Personal details
- Born: c. 1938 (age 87–88) Botswana
- Alma mater: University of London
- Profession: lawyer, businessman and politician.

= David Magang =

Motswana politician (born 1938)

David N. Magang (born 1938) is a Botswana lawyer, businessman and politician. Trained at the University of London, he was the first Botswana native to open a private law practice in the nation. A member of the ruling Botswana Democratic Party Magang was Member of Parliament for Kweneng East/Lentsweletau Constituency from 1979 to 2002.

Magang was also Governor of the African Development Bank from 1989 to 1992. After leaving government Magang became a successful property developer, creating the upper class Gaborone suburb of Phakalane. He wrote a successful and controversial 2008 autobiography The Magic of Perseverance.

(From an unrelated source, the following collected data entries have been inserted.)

[src/rtl/out_channel_pkg.sv]
// out_channel_pkg: shared word-width default and reader FSM state encoding
package out_channel_pkg;
  localparam int MEM_W_DEFAULT = 12;
  typedef enum logic {RUN, DONE} state_e;
endpackage

[src/rtl/channel_fifo.sv]
// channel_fifo: N-word circular buffer; write/read strobes are pre-qualified by the caller, head is zero when empty
module channel_fifo #(
  parameter int W = 12,
  parameter int N = 4
) (
  input  logic                   clock,
  input  logic                   reset,
  input  logic                   write,
  input  logic [W-1:0]           data,
  input  logic                   read,
  output logic [W-1:0]           head,
  output logic [$clog2(N+1)-1:0] count
);
  localparam int PW = $clog2(N);
  localparam int CW = $clog2(N + 1);
  logic [W-1:0] mem_q [N];
  logic [PW-1:0] wr_ptr_q, wr_ptr_d, rd_ptr_q, rd_ptr_d;
  logic [CW-1:0] count_q, count_d;
  always_comb begin
    wr_ptr_d = write ? (wr_ptr_q == PW'(N - 1) ? '0 : wr_ptr_q + 1'b1) : wr_ptr_q;
    rd_ptr_d = read ? (rd_ptr_q == PW'(N - 1) ? '0 : rd_ptr_q + 1'b1) : rd_ptr_q;
    count_d  = count_q + CW'(write) - CW'(read);
  end
  always_ff @(posedge clock) begin
    if (reset) begin
      wr_ptr_q <= '0;
      rd_ptr_q <= '0;
      count_q  <= '0;
    end else begin
      wr_ptr_q <= wr_ptr_d;
      rd_ptr_q <= rd_ptr_d;
      count_q  <= count_d;
    end
  end
  always_ff @(posedge clock) begin
    if (!reset && write) mem_q[wr_ptr_q] <= data;
  end
  assign head  = count_q != '0 ? mem_q[rd_ptr_q] : '0;
  assign count = count_q;
endmodule

[src/rtl/out_channel_reader.sv]
// out_channel_reader: buffers producer words (outValid/outData/outFull) for a consumer (rdValid/rdData/rdReady) and checks the first NCheck transfers against expected, reporting count/finished/success
module out_channel_reader
  import out_channel_pkg::*;
#(
  parameter int MemoryElementWidth = MEM_W_DEFAULT,
  parameter int NOut = 4,
  parameter int NCheck = 2
) (
  input  logic                             clock,
  input  logic                             reset,
  input  logic                             outValid,
  input  logic [MemoryElementWidth-1:0]    outData,
  output logic                             outFull,
  output logic                             rdValid,
  output logic [MemoryElementWidth-1:0]    rdData,
  input  logic                             rdReady,
  input  logic [NCheck*MemoryElementWidth-1:0] expected,
  output logic [$clog2(NOut+1)-1:0]        count,
  output logic                             finished,
  output logic                             success
);
  localparam int W  = MemoryElementWidth;
  localparam int IW = $clog2(NCheck + 1);
  state_e state_q, state_d;
  logic [IW-1:0] idx_q, idx_d;
  logic mismatch_q, mismatch_d, overflow_q, overflow_d, extra_q, extra_d;
  logic wr, transfer, run;
  logic [W-1:0] exp_word;
  channel_fifo #(.W(W), .N(NOut)) u_fifo (
    .clock (clock),
    .reset (reset),
    .write (wr),
    .data  (outData),
    .read  (transfer),
    .head  (rdData),
    .count (count)
  );
  assign outFull  = count == ($clog2(NOut+1))'(NOut);
  assign rdValid  = count != '0;
  assign wr       = outValid && !outFull;
  assign transfer = rdValid && rdReady;
  assign run      = state_q == RUN;
  assign exp_word = expected[int'(idx_q)*W +: W];
  always_ff @(posedge clock) begin
    if (reset) begin
      state_q    <= RUN;
      idx_q      <= '0;
      mismatch_q <= 1'b0;
      overflow_q <= 1'b0;
      extra_q    <= 1'b0;
    end else begin
      state_q    <= state_d;
      idx_q      <= idx_d;
      mismatch_q <= mismatch_d;
      overflow_q <= overflow_d;
      extra_q    <= extra_d;
    end
  end
  always_comb begin
    state_d = run && (NCheck == 0 || (transfer && int'(idx_q) == NCheck - 1)) ? DONE : state_q;
  end
  always_comb begin
    idx_d      = transfer && run ? idx_q + 1'b1 : idx_q;
    mismatch_d = mismatch_q | (transfer && run && rdData != exp_word);
    overflow_d = overflow_q | (outValid && outFull);
    extra_d    = extra_q | (transfer && !run);
  end
  always_comb begin
    finished = state_q == DONE;
    success  = finished && !mismatch_q && !overflow_q && !extra_q;
  end
endmodule
[config.mk]
export PLATFORM = sky130hd
export DESIGN_NAME = out_channel_reader
export DESIGN_NICKNAME = d
export VERILOG_FILES = /design/src/rtl/out_channel_pkg.sv /design/src/rtl/channel_fifo.sv /design/src/rtl/out_channel_reader.sv
export SDC_FILE = /design/constraint.sdc
export NUM_CORES = 1
export LEC_CHECK = 0
export ABC_CLOCK_PERIOD_IN_PS = 5300
export CORE_ASPECT_RATIO = 1.1
export CORE_UTILIZATION = 55
export DETAILED_ROUTE_END_ITERATION = 7
export PLACE_DENSITY = 0.86
export SLEW_MARGIN = 20
export SYNTH_ARGS = -nofsm -noshare
export SYNTH_HDL_FRONTEND = slang
export SYNTH_HIERARCHICAL = 1
export SYNTH_SLANG_ARGS = --single-unit
[constraint.sdc]
create_clock -name clock -period 5.3 [get_ports clock]
set_input_delay 0.53 -clock clock [delete_from_list [all_inputs] [get_ports clock]]
set_output_delay 0.53 -clock clock [all_outputs]
set_load 0.005 [all_outputs]
# ---- Yosys cells after proc, flatten, opt, wreduce, memory -nomap -nowiden
# Memory sizes are Yosys's and may differ from the RTL's. A register that Yosys moved wholly into a read port is not among the register bits.
# Index checks and enable logic that the tools add are counted.
dict set report totals {
  reg_bits 13
  ram_bits 48
  out_inout_bits 19
  word_cells 50
  n_memories 1
}
dict set report op_classes {
  add_sub_neg 5
  multipliers 1
  eq_ne 5
  shifts 1
  mux 7
  n_bitwise 4
  reduce_logical 18
}
# name words width rd rd_ports_with_merged_regs wr line
set mem_list {}
lappend mem_list {u_fifo.mem_q 4 12 1 1 1 channel_fifo.sv:16} ;# logic [W-1:0] mem_q [N];
# operator count
set op_table {}
lappend op_table {{variable part select 24 x 7 -> 12 bit} 1}
lappend op_table {{logical AND 1 bit} 12}
lappend op_table {{2-to-1 mux 12 bit} 1}
lappend op_table {{!= test 12 bit} 1}
lappend op_table {{2-to-1 mux 2 bit} 4}
lappend op_table {{adder 2 x 1 -> 2 bit (second input constant)} 3}
lappend op_table {{== test 2 bit (second input constant)} 3}
lappend op_table {{logical NOT 1 bit} 5}
lappend op_table {{multiplier 2 x 2 -> 4 bit (second input constant)} 1}
lappend op_table {{adder 3 x 1 -> 3 bit} 1}
lappend op_table {{== test 3 bit (second input constant)} 1}
lappend op_table {{bitwise OR 1 bit} 3}
lappend op_table {{nonzero test 3 bit} 1}
lappend op_table {{subtractor 3 x 1 -> 3 bit} 1}
lappend op_table {{2-to-1 mux 1 bit} 2}
lappend op_table {{NOT 1 bit} 1}

# ---- Logic depth before layout (Yosys ltp)
# Gate-level depths: netlist (run 1).
dict set report depth {
  ltp_word 6
  mapped_depth 10
  mapped_depth_nobuf 10
}

# ---- Modules after synthesis
# The synthesis (run 1) kept the hierarchy.
# module instances cells_per_inst area_each_um2 seq_area_each_um2
set by_module_without_submodules {}
lappend by_module_without_submodules {channel_fifo 1 117 2262.2 1621.6}
lappend by_module_without_submodules {out_channel_reader 1 72 594.3 120.1}

# ---- Worst setup path after synthesis (run 1)
# No wires, ideal clock.
dict set report synth_timing {
  path_kind {register to register}
  start {register u_fifo.count_q[1], in the netlist u_fifo/count[1]}
  end {register u_fifo.count_q[2], in the netlist u_fifo/count[2]}
  setup_time_ns 0.110
  arrival_time_ns 2.045
  slack_ns 3.145
  stages_incl_launch_ff 10
  path_buffers 0
  period_less_slack_ns 2.155
  cell_sequence {dfxtp_1 > or3_1 > and2_1 > ha_1 > inv_1 > ha_1 > inv_1 > fa_1 > xnor3_1 > nor2_1}
}
dict set report synth_between {
  elab_cells_between_ends 7
  cone_classes {2 x add/sub; 1 x eq/ne; 4 x reduce/logical}
}
# element line
set synth_rtl {}
lappend synth_rtl {{from (decl)} channel_fifo.sv:18} ;# logic [CW-1:0] count_q, count_d;
lappend synth_rtl {{from (signal assigned)} channel_fifo.sv:32} ;# count_q <= count_d;
lappend synth_rtl {{nonzero test 3 bit} out_channel_reader.sv:39} ;# assign rdValid = count != '0;
lappend synth_rtl {{net rdValid} out_channel_reader.sv:14} ;# output logic rdValid,
lappend synth_rtl {{logical AND 1 bit} out_channel_reader.sv:41} ;# assign transfer = rdValid && rdReady;
lappend synth_rtl {{net transfer} out_channel_reader.sv:27} ;# logic wr, transfer, run;
lappend synth_rtl {{subtractor 3 x 1 -> 3 bit} channel_fifo.sv:22} ;# count_d = count_q + CW'(write) - CW'(read);
# The timed path passes the listed nets, and every way through them passes these cells.
# A chain may end at the register's enable or synchronous reset.

==> run_summary.xml, run 1 <==
<?xml version="1.0" encoding="UTF-8"?>
<metrics>
  <group name="clocking">
    <metric name="tritoncts" unit="">yes</metric>
    <metric name="clock_latency" unit="ns">0.33</metric>
    <metric name="cts_repair_resize_count" unit="">0</metric>
    <metric name="clock-sinks" unit="">63</metric>
    <metric name="postCtsHoldBufs" unit="">0</metric>
    <metric name="ctsLongestPathBuffers" unit="">2</metric>
    <metric name="cts_htree_levels" unit="">3</metric>
    <metric name="clock-root-buffer" unit="">clkbuf_8</metric>
    <metric name="postCtsSetupBuffers" unit="">0</metric>
    <metric name="cts.clk_slew.worst_paths" unit="ns">0.07</metric>
    <metric name="cts_buffers" unit="">9</metric>
  </group>
  <group name="route">
    <metric name="post_drt_via_cell_ratio" unit="">5.411</metric>
    <metric name="initialDrtViolationCount" unit="">101</metric>
    <metric name="post_drt_wl_per_cell" unit="um">16.29</metric>
    <metric name="drc_errors" unit="">10</metric>
    <metric name="route.vias.total" unit="">1699</metric>
    <metric name="drt_pre_antenna_iters" unit="">6</metric>
    <metric name="route.final.wire_length" unit="um">5115</metric>
    <metric name="drt.antenna.violating_nets" unit="">0</metric>
  </group>
  <group name="logic_synthesis">
    <metric name="syn_area_per_cell" unit="um^2">15.11</metric>
    <metric name="yosys_warnings" unit="">6</metric>
    <metric name="ffs_latches_synth" unit="">63</metric>
    <metric name="syn-cell-area" unit="um^2">2856</metric>
    <metric name="synth_top_area_cell" unit="">edfxtp_1</metric>
    <metric name="synth_area_leaders" unit="">edfxtp_1, dfxtp_1, mux4_2</metric>
    <metric name="synth_sequential_area_ratio" unit="%">60.97</metric>
    <metric name="yosysUniqueCellTypes" unit="">30</metric>
    <metric name="syn_nets" unit="">238</metric>
    <metric name="fraction_of_synthesized_cell_area_taken_by_the_top_area_cell_type" unit="%">50.46</metric>
    <metric name="post_synth_inst_count" unit="">189</metric>
  </group>
  <group name="power">
    <metric name="irDropWorstVdd" unit="mV">0.2597</metric>
    <metric name="power_leakage" unit="uW">0.001271</metric>
    <metric name="power-per-cell-area" unit="nW/um^2">445.7</metric>
  </group>
  <group name="worst_hold_path">
    <metric name="timing.hold.worst_path_depth" unit="">2</metric>
    <metric name="min_to" unit="">overflow_q</metric>
    <metric name="min_delay_path_class" unit="">reg -&gt; reg</metric>
    <metric name="hold_start" unit="">overflow_q</metric>
  </group>
  <group name="final_layout">
    <metric name="num-fill-cells" unit="">326</metric>
    <metric name="share_of_layout_cells_above_drive_strength_1" unit="%">10.55</metric>
    <metric name="antennaDiodeCount" unit="">0</metric>
    <metric name="multi_input_comb_area" unit="um^2">1022</metric>
    <metric name="layout-area-overhead-vs-synth" unit="%">26.98</metric>
    <metric name="final-seq-area" unit="um^2">1742</metric>
    <metric name="nNetsFinal" unit="">300</metric>
  </group>
  <group name="worst_setup_path">
    <metric name="cp_slowest_cell" unit="">dfxtp_1</metric>
    <metric name="reg2reg_to" unit="">mismatch_q</metric>
    <metric name="timing.critical_path.fanout_max" unit="">12</metric>
    <metric name="crit_chain" unit="">mux4_2 -&gt; and2_1 -&gt; clkdlybuf4s50_1</metric>
    <metric name="timing.reg2reg.setup_slack" unit="ns">2.71</metric>
    <metric name="worstSetupEndpointType" unit="">output pin</metric>
    <metric name="crit_arrival" unit="ns">2.41</metric>
    <metric name="critPathKind" unit="">reg -&gt; out</metric>
    <metric name="worst_setup_path_start_kind" unit="">flop</metric>
    <metric name="reg2reg_depth" unit="">5</metric>
    <metric name="worst_ep_required_time" unit="ns">4.77</metric>
    <metric name="critical-path-max-stage-delay" unit="ns">0.82</metric>
  </group>
  <group name="sta">
    <metric name="worst_pin_slew" unit="ns">0.7597</metric>
    <metric name="clock_skew" unit="ns">0.006131</metric>
    <metric name="drv_slew" unit="">0</metric>
    <metric name="hold_violations" unit="">0</metric>
    <metric name="unrepaired_setup_endpoints_after_global_routing" unit="">no</metric>
    <metric name="final_min_period_over_clock_period" unit="%">55.43</metric>
    <metric name="setup_viol_count_final" unit="">0</metric>
    <metric name="setup-tns-final" unit="ns">0</metric>
    <metric name="layout_min_cycle_time" unit="ns">2.938</metric>
    <metric name="timing.fmax" unit="GHz">0.3404</metric>
    <metric name="pnr_worst_setup_slack" unit="ns">2.362</metric>
    <metric name="relSlewSlack" unit="%">49.28</metric>
  </group>
  <group name="floorplan">
    <metric name="die_h" unit="um">77.59</metric>
    <metric name="die_width" unit="um">70.71</metric>
    <metric name="coreArea" unit="um^2">5000</metric>
    <metric name="initial_core_util" unit="%">57.13</metric>
    <metric name="floorplan.io_pins" unit="">59</metric>
    <metric name="die_area" unit="um^2">5486</metric>
    <metric name="cell_rows" unit="">27</metric>
  </group>
  <group name="global_route">
    <metric name="grt-ovfl-total" unit="">0</metric>
    <metric name="antenna_found_initial" unit="">0</metric>
    <metric name="grt_start_max_net_pins" unit="">21</metric>
    <metric name="grt_util_all_layers" unit="%">20.24</metric>
    <metric name="first_global_vias" unit="">1677</metric>
    <metric name="grt_first_pass_wirelength" unit="um">8059</metric>
  </group>
  <group name="placement">
    <metric name="preCtsSetupSlack" unit="ns">2.600</metric>
    <metric name="gp_congestion" unit="">0.7284</metric>
    <metric name="port-buffer-count" unit="">58</metric>
    <metric name="detailed_place_hpwl" unit="um">3572</metric>
  </group>
  <group name="flow_run">
    <metric name="max_cap_viol_count" unit="">0</metric>
  </group>
  <group name="status">
    <metric name="failed_checks" unit="">DRC</metric>
    <metric name="status" unit="">complete, but fails checks</metric>
  </group>
</metrics>
==> power by group <==
group,switching [uW],internal (uW),total (uW)
combinational,221,345,565
clock,178,213,391
sequential,78.1,582,660
==> layout make-up <==
type / count / area share [%]
tap: 58 / 2.001
sequential: 63 / 48.02
inverter: 6 / 0.6209
clock inverter: 7 / 1.759
multi-input combinational: 113 / 28.18
timing repair buffer: 58 / 16.01
clock buffer: 9 / 3.415
==> how the worst max path moves through the flow <==
stage               startpoint  cells past startpoint               to  slack [ns]
3_3_place_gp          outValid                     10  u_fifo/count[2]        2.64
6_report                  flop                      3        rdData[2]        2.36
2_1_floorplan  u_fifo/count[1]                      9  u_fifo/count[2]        3.14
4_1_cts                   flop                      3        rdData[0]        2.30
5_1_grt                   flop                      3        rdData[2]        2.22
3_5_place_dp          outValid                     10  u_fifo/count[2]        2.60
==> flip-flops by register name, summed over array words and instances (netlist names), named ones only <==
signal / cells
finished: 1
extra_q: 1
u_fifo/wr_ptr_q: 2
idx_q: 2
overflow_q: 1
u_fifo/rd_ptr_q: 2
u_fifo/mem_q: 48
u_fifo/count: 3
mismatch_q: 1
==> layer usage <==
metal	track usage, %	vias up	wire (um)
li1	-	832	-
met1	25.43	803	2150
met2	32.69	58	2580
met3	5.844	6	326
met4	9.000	0	57
met5	0	-	0
==> synth_stat cells <==
| cell | number |
|---|---|
| edfxtp_1 | 48 |
| and2_1 | 17 |
| nor2_1 | 17 |
| dfxtp_1 | 15 |
| mux2i_1 | 14 |
| mux4_2 | 10 |
| ha_1 | 8 |
| or3_1 | 8 |
| inv_1 | 6 |
| o21ai_0 | 6 |
| xor2_1 | 6 |
| a21oi_1 | 5 |
| nor2b_1 | 4 |
| nand4_1 | 3 |
| buf_2 | 2 |
| buf_6 | 2 |
| mux4_1 | 2 |
| nand2b_1 | 2 |
| nor4_1 | 2 |
| or3b_2 | 2 |
| a211oi_1 | 1 |
| a311oi_2 | 1 |
| buf_12 | 1 |
| clkbuf_1 | 1 |
| clkbuf_8 | 1 |
| fa_1 | 1 |
| nor3b_1 | 1 |
| nor4b_1 | 1 |
| xnor2_1 | 1 |
| xnor3_1 | 1 |
==> worst max-delay path, delay by kind of cell (launching register included) <==
family	cells	cell delay, ns
flops	1	0.82
buf+inv	1	0.45
mux	1	0.62
simple gates	1	0.19
==> cells by family after synthesis <==
kind of cell | count (synthesis) | share of synthesized area, %
AOI/OAI and AO/OA | 13 | 2.716
xor gates and xnor gates | 8 | 2.935
adders and majority gates | 9 | 4.205
buffers and inverters | 13 | 3.241
DFF | 63 | 60.97
muxes | 26 | 14.63
and+or+nand+nor | 57 | 11.30
==> cells in the final DEF, fill, tap and decap left out, types with 8 or more instances in the layout <==
cell | netlist | final
clkbuf_8 | 1 | 9
nor2_1 | 17 | 17
and2_1 | 17 | 17
edfxtp_1 | 48 | 48
dfxtp_1 | 15 | 15
or3_1 | 8 | 8
clkdlybuf4s50_1 | 0 | 58
mux4_2 | 10 | 10
ha_1 | 8 | 8
mux2i_1 | 14 | 14
==> through the flow <==
stage	instances	hold slack [ns]	power, uW	area [um^2]	utilization (%)
5_1_grt	314	0.5163	1710	3627	72.55
3_5_place_dp	298	0.4675	1243	3440	68.79
4_1_cts	314	0.4864	1633	3627	72.55
3_3_place_gp	298	0.4573	1222	3440	68.79
6_report	314	0.4815	1617	3627	72.55
2_1_floorplan	189	0.4378	1030	2856	-
Note: power is estimated with default switching activity, not from simulation.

In 2012, American journalist, Peter Musurlian of Globalist Films, completed an Emmy-winning documentary on Botswana, which he shot in December 2002. David Magang was instrumental in many of the shoots in Botswana and he was featured throughout the film, which aired in Burbank, California and is available on YouTube.

== Rankings ==
He held a number of high-ranking ministry portfolios under presidents Quett Masire and Festus Mogae, including Minister of Mineral Resources and Water Affairs (1994–97) and Minister of Works, Transport & Communications (1992–94, 1998–2001).

== Education ==
Trained at the University of London.

== Family life ==
David Magang married his wife, Dorcas in 20 December 1969 and together have three children, two sons and one daughter.The First born being Lesang, then Thola and lastly Bonang.

== Achievements ==
After leaving government Magang became a successful property developer, creating the upper class Gaborone suburb of Phakalane. He wrote a successful and controversial 2008 autobiography The Magic of Perseverance.